Human-Machine Co-Boosted Bug Report Identification with Mutualistic Neural Active Learning
Summary: arXiv:2604.18862v1 Announce Type: cross
Abstract: Bug reports, encompassing a wide range of bug types, are crucial for maintaining software quality. However, the increasing complexity and volume of bug reports pose a significant challenge in sole manual identification and assignment to the appropriate teams for resolution, as dealing with all the reports is time-consuming and resource-intensive.
In this paper, we introduce a cross-project framework, dubbed Mutualistic Neural Active Learning (MNAL), designed for automated and more effective identification of bug reports from GitHub repositories boosted by human-machine collaboration. MNAL utilizes a neural language model that learns and generalizes reports across different projects, coupled with active learning to form neural active learning.
Key Features of MNAL
- Mutualistic Collaboration: A distinctive feature of MNAL is the purposely crafted mutualistic relation between the machine learners (neural language model) and human labelers (developers) when enriching the knowledge learned.
- Efficient Report Identification: The model uses the most informative human-labeled reports and their corresponding pseudo-labeled ones to update the model, ensuring that the reports needing developer attention are more readable and identifiable.
- Model-Agnostic Approach: MNAL is capable of improving model performance with various underlying neural language models, making it adaptable to different scenarios.
Evaluation and Results
We evaluate MNAL using a large-scale dataset against state-of-the-art (SOTA) approaches, baselines, and different variants. The results indicate that MNAL achieves up to:
- 95.8% effort reduction in terms of readability during human labeling.

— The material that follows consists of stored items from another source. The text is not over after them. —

<file path="config.mk">
export PLATFORM = sky130hd
export DESIGN_NAME = grid_cell_box_sum_core_flat
export DESIGN_NICKNAME = d
export VERILOG_FILES = /design/src/rtl/gcbs_pkg.sv /design/src/rtl/gcbs_pix_if.sv /design/src/rtl/gcbs_cell_if.sv /design/src/rtl/gcbs_div.sv /design/src/rtl/gcbs_acc.sv /design/src/rtl/gcbs_fifo.sv /design/src/rtl/grid_cell_box_sum_core.sv /design/src/flat_wrapper.sv
export SDC_FILE = /design/constraint.sdc
export NUM_CORES = 2
export LEC_CHECK = 0
export ABC_AREA = 1
export BUFFER_PORTS_ARGS = -buffer_cell sky130_fd_sc_hd__clkbuf_2
export CAP_MARGIN = 20
export CORE_UTILIZATION = 41
export CTS_CLUSTER_SIZE = 8
export DETAILED_ROUTE_END_ITERATION = 6
export PLACE_DENSITY = 0.65
export SETUP_SLACK_MARGIN = 0.2
export SYNTH_ARGS = -nofsm -noshare
export SYNTH_HDL_FRONTEND = slang
export SYNTH_HIERARCHICAL = 1
export SYNTH_SLANG_ARGS = --single-unit
</file>
<file path="constraint.sdc">
create_clock -name clk -period 4.8 [get_ports clk]
set_input_delay 0.24 -clock clk [delete_from_list [all_inputs] [get_ports clk]]
set_output_delay 0.24 -clock clk [all_outputs]
set_load 0.02 [all_outputs]
</file>
`src/design/assert_macros.svh`:
```
// Assertion macros shared by the detector RTL.
// Each macro expects clk and rst_n in the enclosing module.
`ifndef ASSERT_MACROS_SVH
`define ASSERT_MACROS_SVH

// same-cycle implication
`define FDT_ASSERT_NOW(lbl, ante, cons) \
  lbl: assert property (@(posedge clk) disable iff (!rst_n) (ante) |-> (cons)) \
    else $error("fdt assertion failed");

// next-cycle implication
`define FDT_ASSERT_NEXT(lbl, ante, cons) \
  lbl: assert property (@(posedge clk) disable iff (!rst_n) (ante) |=> (cons)) \
    else $error("fdt assertion failed");

`endif

```
`src/design/fdt_pkg.sv`:
```
// Shared types, constants and functions of the force double-tap detector.
// No dependencies; used by every other RTL file.
`default_nettype none

package fdt_pkg;

  localparam int FORCE_BITS    = 16;
  localparam int AXES          = 3;
  localparam int ABS_BITS      = 16;
  localparam int SQ_BITS       = 31;
  localparam int D2_BITS       = 32;
  localparam int TH_BITS       = 15;
  localparam int TH2_BITS      = 2 * TH_BITS;
  localparam int CNT_BITS      = 16;
  localparam int TAP_BITS      = 2;
  localparam int CFG_DATA_BITS = 16;
  localparam int CFG_IDX_BITS  = 2;
  localparam int WIDE_BITS     = (FORCE_BITS > ABS_BITS) ? FORCE_BITS + 1 : ABS_BITS + 1;

  localparam logic [ABS_BITS-1:0] ABS_CAP    = {1'b1, {(ABS_BITS-1){1'b0}}};
  localparam logic [TAP_BITS-1:0] TAPS_DONE  = TAP_BITS'(2);
  localparam logic [CNT_BITS-1:0] CNT_MAX    = '1;
  localparam logic [TH2_BITS-1:0] PRESS2_RST = TH2_BITS'(128 * 128);
  localparam logic [TH2_BITS-1:0] RELEASE2_RST = TH2_BITS'(64 * 64);
  localparam logic [CNT_BITS-1:0] WINDOW_RST = CNT_BITS'(500);
  localparam logic [CNT_BITS-1:0] REBASE_RST = CNT_BITS'(2000);

  typedef enum logic {
    CMD_START  = 1'b0,
    CMD_SAMPLE = 1'b1
  } cmd_t;

  typedef enum logic [CFG_IDX_BITS-1:0] {
    REG_PRESS_TH   = 2'd0,
    REG_RELEASE_TH = 2'd1,
    REG_WINDOW     = 2'd2,
    REG_REBASE     = 2'd3
  } cfg_reg_t;

  typedef logic [AXES-1:0][FORCE_BITS-1:0] force_vec_t;
  typedef logic [AXES-1:0][SQ_BITS-1:0]    sq_vec_t;

  typedef struct packed {
    cmd_t       cmd;
    force_vec_t frc;
    sq_vec_t    sq;
  } beat_t;

  typedef struct packed {
    logic       rebase;
    force_vec_t base;
  } base_t;

  // squared per-axis deviation; magnitude capped at 2^15, beyond any threshold
  function automatic logic [SQ_BITS-1:0] dev_sq(logic [FORCE_BITS-1:0] f,
                                                logic [FORCE_BITS-1:0] b);
    logic signed [FORCE_BITS:0] fs;
    logic signed [FORCE_BITS:0] bs;
    logic signed [FORCE_BITS:0] d;
    logic [FORCE_BITS:0]        mag;
    logic [WIDE_BITS-1:0]       m;
    logic [ABS_BITS-1:0]        a;
    logic [2*ABS_BITS-1:0]      aw;
    logic [2*ABS_BITS-1:0]      p;
    fs  = $signed(f);
    bs  = $signed(b);
    d   = fs - bs;
    mag = d[FORCE_BITS] ? (~d + 1'b1) : d;
    m   = WIDE_BITS'(mag);
    a   = (m > WIDE_BITS'(ABS_CAP)) ? ABS_CAP : m[ABS_BITS-1:0];
    aw  = (2*ABS_BITS)'(a);
    p   = aw * aw;
    return p[SQ_BITS-1:0];
  endfunction

  function automatic logic [CNT_BITS-1:0] sat_inc(logic [CNT_BITS-1:0] c);
    return (c == CNT_MAX) ? c : c + 1'b1;
  endfunction

endpackage

`default_nettype wire

```
`src/design/fdt_capture.sv`:
```
// Input stage: registers the beat together with its squared per-axis deviations.
// Depends on fdt_pkg and assert_macros.svh; fed the baseline by fdt_update.
`default_nettype none
`include "assert_macros.svh"

module fdt_capture (
  input  logic               clk,
  input  logic               rst_n,
  input  logic               in_valid,
  output logic               in_ready,
  input  fdt_pkg::cmd_t      in_cmd,
  input  fdt_pkg::force_vec_t in_frc,
  input  fdt_pkg::base_t     base,
  input  logic               take,
  output logic               cap_valid,
  output fdt_pkg::beat_t     beat
);
  import fdt_pkg::*;

  logic       cap_valid_r, cap_valid_nxt;
  logic       cap_stale_r, cap_stale_nxt;
  beat_t      beat_r, beat_nxt;
  logic       load;
  force_vec_t src_frc;
  sq_vec_t    sq;

  assign in_ready  = !cap_valid_r || take;
  assign load      = in_valid && in_ready;
  assign cap_valid = cap_valid_r && !cap_stale_r;
  assign beat      = beat_r;

  // a stale beat is recomputed in place against the new baseline
  assign src_frc = load ? in_frc : beat_r.frc;

  always_comb begin
    for (int i = 0; i < AXES; i++) begin
      sq[i] = dev_sq(src_frc[i], base.base[i]);
    end
    beat_nxt.cmd  = load ? in_cmd : beat_r.cmd;
    beat_nxt.frc  = src_frc;
    beat_nxt.sq   = sq;
    cap_valid_nxt = load ? 1'b1 : (take ? 1'b0 : cap_valid_r);
    cap_stale_nxt = load && base.rebase;
  end

  always_ff @(posedge clk) begin
    if (!rst_n) begin
      cap_valid_r <= 1'b0;
      cap_stale_r <= 1'b0;
    end else begin
      cap_valid_r <= cap_valid_nxt;
      cap_stale_r <= cap_stale_nxt;
    end
  end

  always_ff @(posedge clk) begin
    if (load || cap_stale_r) begin
      beat_r <= beat_nxt;
    end
  end

  `FDT_ASSERT_NOW(a_stale_held, cap_stale_r, cap_valid_r && !take)
  `FDT_ASSERT_NEXT(a_stale_one_cycle, cap_stale_r, !cap_stale_r && cap_valid_r)

endmodule

`default_nettype wire

```
`src/design/fdt_update.sv`:
```
// Detector state, configuration registers and result register.
// Depends on fdt_pkg and assert_macros.svh; consumes beats from fdt_capture.
`default_nettype none
`include "assert_macros.svh"

module fdt_update (
  input  logic                                 clk,
  input  logic                                 rst_n,
  input  logic                                 cfg_we,
  input  logic [fdt_pkg::CFG_IDX_BITS-1:0]     cfg_index,
  input  logic [fdt_pkg::CFG_DATA_BITS-1:0]    cfg_data,
  input  logic                                 cap_valid,
  input  fdt_pkg::beat_t                       beat,
  output logic                                 take,
  output fdt_pkg::base_t                       base,
  output logic                                 out_valid,
  input  logic                                 out_ready,
  output logic                                 out_done_res,
  output logic [fdt_pkg::TAP_BITS-1:0]         out_tap_count,
  output logic                                 out_armed
);
  import fdt_pkg::*;

  logic [TH2_BITS-1:0] p2_r, r2_r;
  logic [CNT_BITS-1:0] tw_r, rb_r;
  logic [TH2_BITS-1:0] th_w, th_sq;

  force_vec_t          base_r, base_nxt;
  logic [TAP_BITS-1:0] taps_r, taps_nxt;
  logic                allowed_r, allowed_nxt;
  logic [CNT_BITS-1:0] sp_r, sp_nxt;
  logic [CNT_BITS-1:0] sa_r, sa_nxt;
  logic                fin_r, fin_nxt;
  logic                change;
  logic                pressed, released;
  logic [D2_BITS-1:0]  d2;

  logic                out_valid_r;
  logic                done_r;
  logic [TAP_BITS-1:0] tap_r;
  logic                armed_r;

  assign th_w  = TH2_BITS'(cfg_data[TH_BITS-1:0]);
  assign th_sq = th_w * th_w;

  always_ff @(posedge clk) begin
    if (!rst_n) begin
      p2_r <= PRESS2_RST;
      r2_r <= RELEASE2_RST;
      tw_r <= WINDOW_RST;
      rb_r <= REBASE_RST;
    end else if (cfg_we) begin
      unique case (cfg_reg_t'(cfg_index))
        REG_PRESS_TH:   p2_r <= th_sq;
        REG_RELEASE_TH: r2_r <= th_sq;
        REG_WINDOW:     tw_r <= cfg_data[CNT_BITS-1:0];
        REG_REBASE:     rb_r <= cfg_data[CNT_BITS-1:0];
      endcase
    end
  end

  assign take = cap_valid && (!out_valid_r || out_ready);
  assign d2   = D2_BITS'(beat.sq[0]) + D2_BITS'(beat.sq[1]) + D2_BITS'(beat.sq[2]);

  always_comb begin
    base_nxt    = base_r;
    taps_nxt    = taps_r;
    allowed_nxt = allowed_r;
    sp_nxt      = sp_r;
    sa_nxt      = sa_r;
    fin_nxt     = fin_r;
    change      = 1'b0;
    pressed     = 1'b0;
    released    = 1'b0;
    if (take) begin
      if (beat.cmd == CMD_START) begin
        base_nxt    = beat.frc;
        taps_nxt    = '0;
        allowed_nxt = 1'b1;
        sp_nxt      = '0;
        sa_nxt      = '0;
        fin_nxt     = 1'b0;
        change      = 1'b1;
      end else if (!fin_r) begin
        pressed = allowed_r && (d2 > D2_BITS'(p2_r));
        if (pressed) begin
          if (taps_r < TAPS_DONE) begin
            taps_nxt = TAP_BITS'(taps_r + 1'b1);
          end
          allowed_nxt = 1'b0;
        end
        released = (taps_nxt != '0) && (d2 < D2_BITS'(r2_r));
        if (released) begin
          allowed_nxt = 1'b1;
        end
        sp_nxt = pressed ? '0 : sat_inc(sp_r);
        sa_nxt = (pressed || released) ? '0 : sat_inc(sa_r);
        if (sp_nxt > tw_r) begin
          taps_nxt = '0;
        end
        if (sa_nxt > rb_r) begin
          base_nxt = beat.frc;
          sa_nxt   = '0;
          change   = 1'b1;
        end
        if (taps_nxt >= TAPS_DONE) begin
          fin_nxt = 1'b1;
        end
      end
    end
  end

  assign base.rebase = change;
  assign base.base   = base_r;

  always_ff @(posedge clk) begin
    if (!rst_n) begin
      base_r      <= '0;
      taps_r      <= '0;
      allowed_r   <= 1'b1;
      sp_r        <= '0;
      sa_r        <= '0;
      fin_r       <= 1'b0;
      out_valid_r <= 1'b0;
    end else begin
      base_r      <= base_nxt;
      taps_r      <= taps_nxt;
      allowed_r   <= allowed_nxt;
      sp_r        <= sp_nxt;
      sa_r        <= sa_nxt;
      fin_r       <= fin_nxt;
      out_valid_r <= take ? 1'b1 : (out_ready ? 1'b0 : out_valid_r);
    end
  end

  always_ff @(posedge clk) begin
    if (take) begin
      done_r  <= fin_nxt;
      tap_r   <= taps_nxt;
      armed_r <= allowed_nxt;
    end
  end

  assign out_valid     = out_valid_r;
  assign out_done_res  = done_r;
  assign out_tap_count = tap_r;
  assign out_armed     = armed_r;

  `FDT_ASSERT_NOW(a_done_two_taps, fin_r, taps_r == TAPS_DONE)
  `FDT_ASSERT_NEXT(a_start_clears, take && beat.cmd == CMD_START,
                   !fin_r && allowed_r && taps_r == '0)

endmodule

`default_nettype wire

```
`src/design/force_double_tap_detector.sv`:
```
// Top level of the force double-tap detector.
// Depends on fdt_pkg, fdt_capture and fdt_update.
//
// One beat is accepted per clock while in_ready is high; it passes through the
// capture register into the output register. While the output is stalled the
// capture register holds one more beat, and after that in_ready drops until the
// result beat is taken. The capture stage squares the three per-axis deviations
// from the baseline in its multipliers; the update stage sums them, compares
// against the squared thresholds and advances the tap state. A beat captured in
// the same cycle that a start or a baseline re-capture is applied is held in the
// capture register while its squares are redone against the new baseline in the
// capture multipliers. Threshold squares are formed when the register is written.
// No clearing pass after reset.
`default_nettype none

module force_double_tap_detector (
  input  logic                                  clk,
  input  logic                                  rst_n,
  input  logic                                  in_valid,
  output logic                                  in_ready,
  input  logic                                  in_command,
  input  logic signed [fdt_pkg::FORCE_BITS-1:0] in_force_x,
  input  logic signed [fdt_pkg::FORCE_BITS-1:0] in_force_y,
  input  logic signed [fdt_pkg::FORCE_BITS-1:0] in_force_z,
  output logic                                  out_valid,
  input  logic                                  out_ready,
  output logic                                  out_done_res,
  output logic [fdt_pkg::TAP_BITS-1:0]          out_tap_count,
  output logic                                  out_armed,
  input  logic                                  cfg_we,
  input  logic [fdt_pkg::CFG_IDX_BITS-1:0]      cfg_index,
  input  logic [fdt_pkg::CFG_DATA_BITS-1:0]     cfg_data
);
  import fdt_pkg::*;

  force_vec_t in_frc;
  cmd_t       in_cmd;
  base_t      base;
  beat_t      beat;
  logic       take;
  logic       cap_valid;

  assign in_frc[0] = in_force_x;
  assign in_frc[1] = in_force_y;
  assign in_frc[2] = in_force_z;
  assign in_cmd    = cmd_t'(in_command);

  fdt_capture u_capture (
    .clk       (clk),
    .rst_n     (rst_n),
    .in_valid  (in_valid),
    .in_ready  (in_ready),
    .in_cmd    (in_cmd),
    .in_frc    (in_frc),
    .base      (base),
    .take      (take),
    .cap_valid (cap_valid),
    .beat      (beat)
  );

  fdt_update u_update (
    .clk           (clk),
    .rst_n         (rst_n),
    .cfg_we        (cfg_we),
    .cfg_index     (cfg_index),
    .cfg_data      (cfg_data),
    .cap_valid     (cap_valid),
    .beat          (beat),
    .take          (take),
    .base          (base),
    .out_valid     (out_valid),
    .out_ready     (out_ready),
    .out_done_res  (out_done_res),
    .out_tap_count (out_tap_count),
    .out_armed     (out_armed)
  );

endmodule

`default_nettype wire

```
`config.mk`:
```
export PLATFORM = sky130hd
export DESIGN_NAME = force_double_tap_detector
export DESIGN_NICKNAME = d
export VERILOG_FILES = /design/src/design/fdt_pkg.sv /design/src/design/fdt_capture.sv /design/src/design/fdt_update.sv /design/src/design/force_double_tap_detector.sv
export VERILOG_INCLUDE_DIRS = /design/src /design/src/design
export SDC_FILE = /design/constraint.sdc
export NUM_CORES = 2
export LEC_CHECK = 0
export BUFFER_PORTS_ARGS = -buffer_cell sky130_fd_sc_hd__buf_2
export CAP_MARGIN = 10
export CORE_MARGIN = 4
export CORE_UTILIZATION = 40
export CTS_BUF_LIST = sky130_fd_sc_hd__clkbuf_16
export DETAILED_ROUTE_END_ITERATION = 16
export PLACE_DENSITY_LB_ADDON = 0.15
export SLEW_MARGIN = 20
export SYNTH_ARGS = -nofsm -noshare
export SYNTH_HDL_FRONTEND = slang
export SYNTH_SLANG_ARGS = --single-unit
```
`constraint.sdc`:
```
create_clock -name clk -period 25.9 [get_ports clk]
set_input_delay 1.295 -clock clk [delete_from_list [all_inputs] [get_ports clk]]
set_output_delay 1.295 -clock clk [all_outputs]
set_load 0.005 [all_outputs]
```
# After elaboration in Yosys (flattened, before gate mapping)

Index checks and enable logic that the tools add are counted.

Shifts and indexed selects: 0
Multiplexer cells: 48
Div/mod/pow operators: 0
Reduce and logical (&&, ||, !) cells: 24
Equal/unequal tests: 7
Multipliers: 4
$lt $le $gt $ge: 9
Bitwise gates (word level): 3
Add/sub/neg operators: 11

Operators with widths:

| cell                                                             | number |
|---|---|
| two-way mux 16 bit                                               | 12 |
| two-way mux 48 bit                                               | 4 |
| multiplier 16 x 16 -> 31 bit                                     | 3 |
| adder 17 x 1 -> 17 bit (second input constant)                   | 3 |
| greater-than comparator 17 x 16 -> 1 bit (second input constant) | 3 |
| two-way mux 17 bit                                               | 3 |
| inverter 17 bit                                                  | 3 |
| subtractor 16 x 16 -> 17 bit                                     | 3 |
| adder 16 x 1 -> 16 bit (second input constant)                   | 2 |
| adder 31 x 31 -> 32 bit                                          | 1 |
| adder 32 x 31 -> 32 bit                                          | 1 |
| equality test 16 bit (second input constant)                     | 2 |
| greater-than comparator 16 bit                                   | 2 |
| greater-than comparator 32 x 30 -> 1 bit                         | 1 |
| less-than comparator 32 x 30 -> 1 bit                            | 1 |
| multiplier 15 x 15 -> 30 bit                                     | 1 |
| two-way mux 2 bit                                                | 12 |
| two-way mux 1 bit                                                | 17 |
| AND reduction 2 bit                                              | 6 |
| logical AND 1 bit                                                | 6 |
| nonzero test 2 bit                                               | 3 |
| equality test 2 bit (second input constant)                      | 2 |
| logical OR 1 bit                                                 | 4 |
| logical NOT 1 bit                                                | 3 |
| other kinds (8)                                                  | 8 |

Memories: 0
Bits in writable memories: 0
Input bits: 72
Register bits after elaboration: 325
Bits in read-only memories: 0
Output and inout port bits: 6
Latch bits: 0
Word-level logic and storage cells: 131

# Depth between registers and ports, before layout

Depth after elaboration: 18
Depth in mapped cells: 48
Depth with buffers taken out: 44

# Hierarchy

Synthesis repeated with hierarchy kept, for this count alone.

Cell total of the unflattened synthesis: 5461
Area, all modules: 49097.1 µm²

By module, submodules not included:

| module      | cells each | area each (µm²) | instances |
|---|---|---|---|
| fdt_capture | 3282       | 30798.3         | 1 |
| fdt_update  | 2179       | 18298.8         | 1 |

# Worst setup path after synthesis

No wires, ideal clock.

Path type: input port to flip-flop
From: input out_ready
To: register u_capture.beat_r, in the netlist u_capture.beat[30] (data pin)
Path buffers: 3
Arrival: 11.236 ns
Setup time: 0.266 ns
Stages: 45
Slack: 14.398 ns
Required time: 25.634 ns
Path through: nand2b_1 nand2b_1 nand2_1 nand2_1 inv_1 clkbuf_1 mux2_2 inv_1 ha_1 fa_1 nor2b_1 o2111ai_1 a31o_2 a211oi_1 o2111a_1 nor4b_1 a31oi_1 mux2i_1 [9 not listed] fa_1 inv_1 fa_1 inv_1 fa_1 inv_1 ha_1 a21o_1 a21o_1 nor2_1 a21oi_1 o41ai_1 a21oi_1 a31oi_1 o21ai_0 a41o_1 o41ai_1 xnor2_1

RTL lines:

| element              | RTL line                        | text |
|---|---|---|
| start, declared      | force_double_tap_detector.sv:26 | `input logic out_ready,` |
| end signal, assigned | fdt_capture.sv:58               | `beat_r <= beat_nxt;` |
| end, declared        | fdt_capture.sv:22               | `beat_t beat_r, beat_nxt;` |

==> impl_results.md <==
- Post-synth EDFFs: 143
- Final critical-path share of the clock period: 50.0%
- CTS HTree Levels: 2
- Fraction of layout cells with a size suffix above 1: 5.70%
- Routed WL: 120 mm
- Die span in x: 354 um
- Cts repair resizes: 0
- FMAX: 77.2 MHz
- Crit path largest cell delay: 0.59 ns
- Critical Path Start Type: primary input
- Vias/cell: 5.12
- Setup Skew: 0.0255 ns
- Post-CTS Setup Inserts: 0
- Count leader, synth: inv_1
- Ports: 78
- Worst Path Required: 26.26 ns
- CP most frequent cell: fa_1
- GR Util met2: 33.2%
- Minimum clock period: 12.96 ns
- Max Cap Violations: 0
- I/O Buffers: 77
- Hold Path Class: reg2reg
- Slew Viols, Final: 0
- Fillcell total: 11813
- R2R depth: 44
- GRT met1 Usage: 27.3%
- Seq cells post-synth: 320
- Commonest cells in the netlist: 994 x inv_1, 661 x fa_1, 549 x ha_1
- GR peak layer: met2
- Core area: 118000 um^2
- Worst-Skew Late Latency: 0.63 ns
- Multi-input logic area: 36000 um^2
- Clock Tree Root: clkbuf_16
- Sink Count: 320
- Overflow after GRT: 0
- Starting Density: 40.4%
- Drt pass-1 iters: 5
- Cells after synthesis: 5278
- Die ar.: 125000 um^2
- CTS tree: done
- Post-Syn Area: 47800 um^2
- Row count: 126
- Largest net degree at the start of global routing: 75
- Crit-path slowest cell: buf_4
- CP endpoint kind: register
- Ys async rst share: 0%
- Ys Warns: 0
- GR Util met3: 2.14%
- CTS Buf Count: 43
- Worst-path maximum fanout: 38
- Fin nets: 6650
- Via count: 35851
- Antenna Nets Post-Route: 0
- Primary FF master, synth: dfxtp_1
- Status: finished, final reports clean
- WP data arrival: 13.31 ns
- Hold buffers post-CTS: 0
- DPL Wire Length: 97.6 mm
- Count of final hold-check violations: 0
- GPL Wtd Cong: 0.855
- Initial antenna violation count: 4
- Crit path kind: in2reg
- Die Ht: 354 um
- Slew @ Worst Pin: 1.17 ns
- Number of DRC markers in iteration 0: 1964
- Slew headroom: 21.7%
- RSZ-0062 raised after global routing: no
- Yosys cell types: 94
- First-pass GRT wire length: 199 mm
- Setup slack, reg-to-reg: 13.24 ns
- Largest cells by area after synthesis: fa_1 28%, ha_1 14%, edfxtp_1 9.0%
- DR DRC count: 0
- Final setup fails: 0
- FF+latch area: 7840 um^2
- Clock-pin slew on the worst setup and hold paths: 0.06 ns
- Layout area overhead: 8.30%
- Area leader, netlist: fa_1
- Synth top area share: 27.7%
- Hold-critical path depth: 2
- CTS max path bufs: 3
- WL/cell: 17.1 um
- Synth Area per Inst: 9.06 um^2
- All-Layer GR Usage: 19.6%
- Post-synthesis sequential area ratio: 16.4%
- Sum Neg Setup Slack: 0 ns
- Vias in the first global route: 36867
[logic make-up (layout without fill, tap and decap cells)]
family / Yosys count / after routing / share of synthesized area (%)
muxes: 107 / 107 / 2.38
AOI/OAI and AO/OA: 804 / 804 / 11.1
other: 2 / 70 / 0.0157
adders and majority gates: 1210 / 1210 / 42.0
and+or+nand+nor: 1423 / 1423 / 14.0
DFF: 320 / 320 / 16.4
buffers and inverters: 1145 / 1204 / 9.06
xor gates and xnor gates: 267 / 267 / 4.96
[flip-flops by register name, summed over array words and instances (netlist names)]
name / count
u_capture.beat: 139
u_update.base: 48
u_update.p2_r: 29
u_update.r2_r: 29
u_update.rb_r: 16
u_update.sa_r: 16
u_update.sp_r: 16
u_update.tw_r: 16
u_update.out_tap_count: 2
u_update.taps_r: 2
u_capture.cap_stale_r: 1
u_capture.cap_valid_r: 1
u_update.allowed_r: 1
u_update.fin_r: 1
u_update.out_armed: 1
u_update.out_done_res: 1
u_update.out_valid: 1
[cell usage in the layout (no fill, tap or decap), drive strengths merged, types with 30 or more instances in the layout]
master / synthesis / layout
or3: 30 / 30
nor2b: 38 / 38
nor2: 348 / 348
dfxtp: 177 / 177
and2: 83 / 83
a21oi: 261 / 261
fa: 661 / 661
a211oi: 32 / 32
inv: 995 / 1006
clkbuf: 113 / 43
nand2: 417 / 417
nand2b: 46 / 46
a31oi: 35 / 35
conb: 2 / 67
ha: 549 / 549
edfxtp: 143 / 143
nand3: 157 / 157
xor2: 84 / 84
nand4: 42 / 42
nor3: 138 / 138
mux2: 52 / 52
xnor2: 183 / 183
o21ai: 116 / 116
a21o: 101 / 101
mux2i: 55 / 55
o21a: 41 / 41
and3: 48 / 48
buf: 35 / 128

- 196.0% effort reduction in identifiability during human labeling.
Moreover, MNAL results in improved performance in bug report identification, demonstrating its efficacy in a practical setting.
Qualitative Case Study
To further verify the efficacy of our approach, we conducted a qualitative case study involving 10 human participants. Participants rated MNAL as being more effective while saving more time and monetary resources. This feedback underscores the importance of human-machine collaboration in enhancing the software development process.
Conclusion
The Mutualistic Neural Active Learning framework presents a promising solution to the challenges posed by the increasing complexity of bug report identification and resolution. By fostering a collaborative environment between human developers and machine learning models, MNAL not only streamlines the bug identification process but also enhances the overall quality of software maintenance.
As we continue to refine and develop this framework, we anticipate further advancements in the automation of software quality control processes, ultimately leading to more efficient and effective software development practices.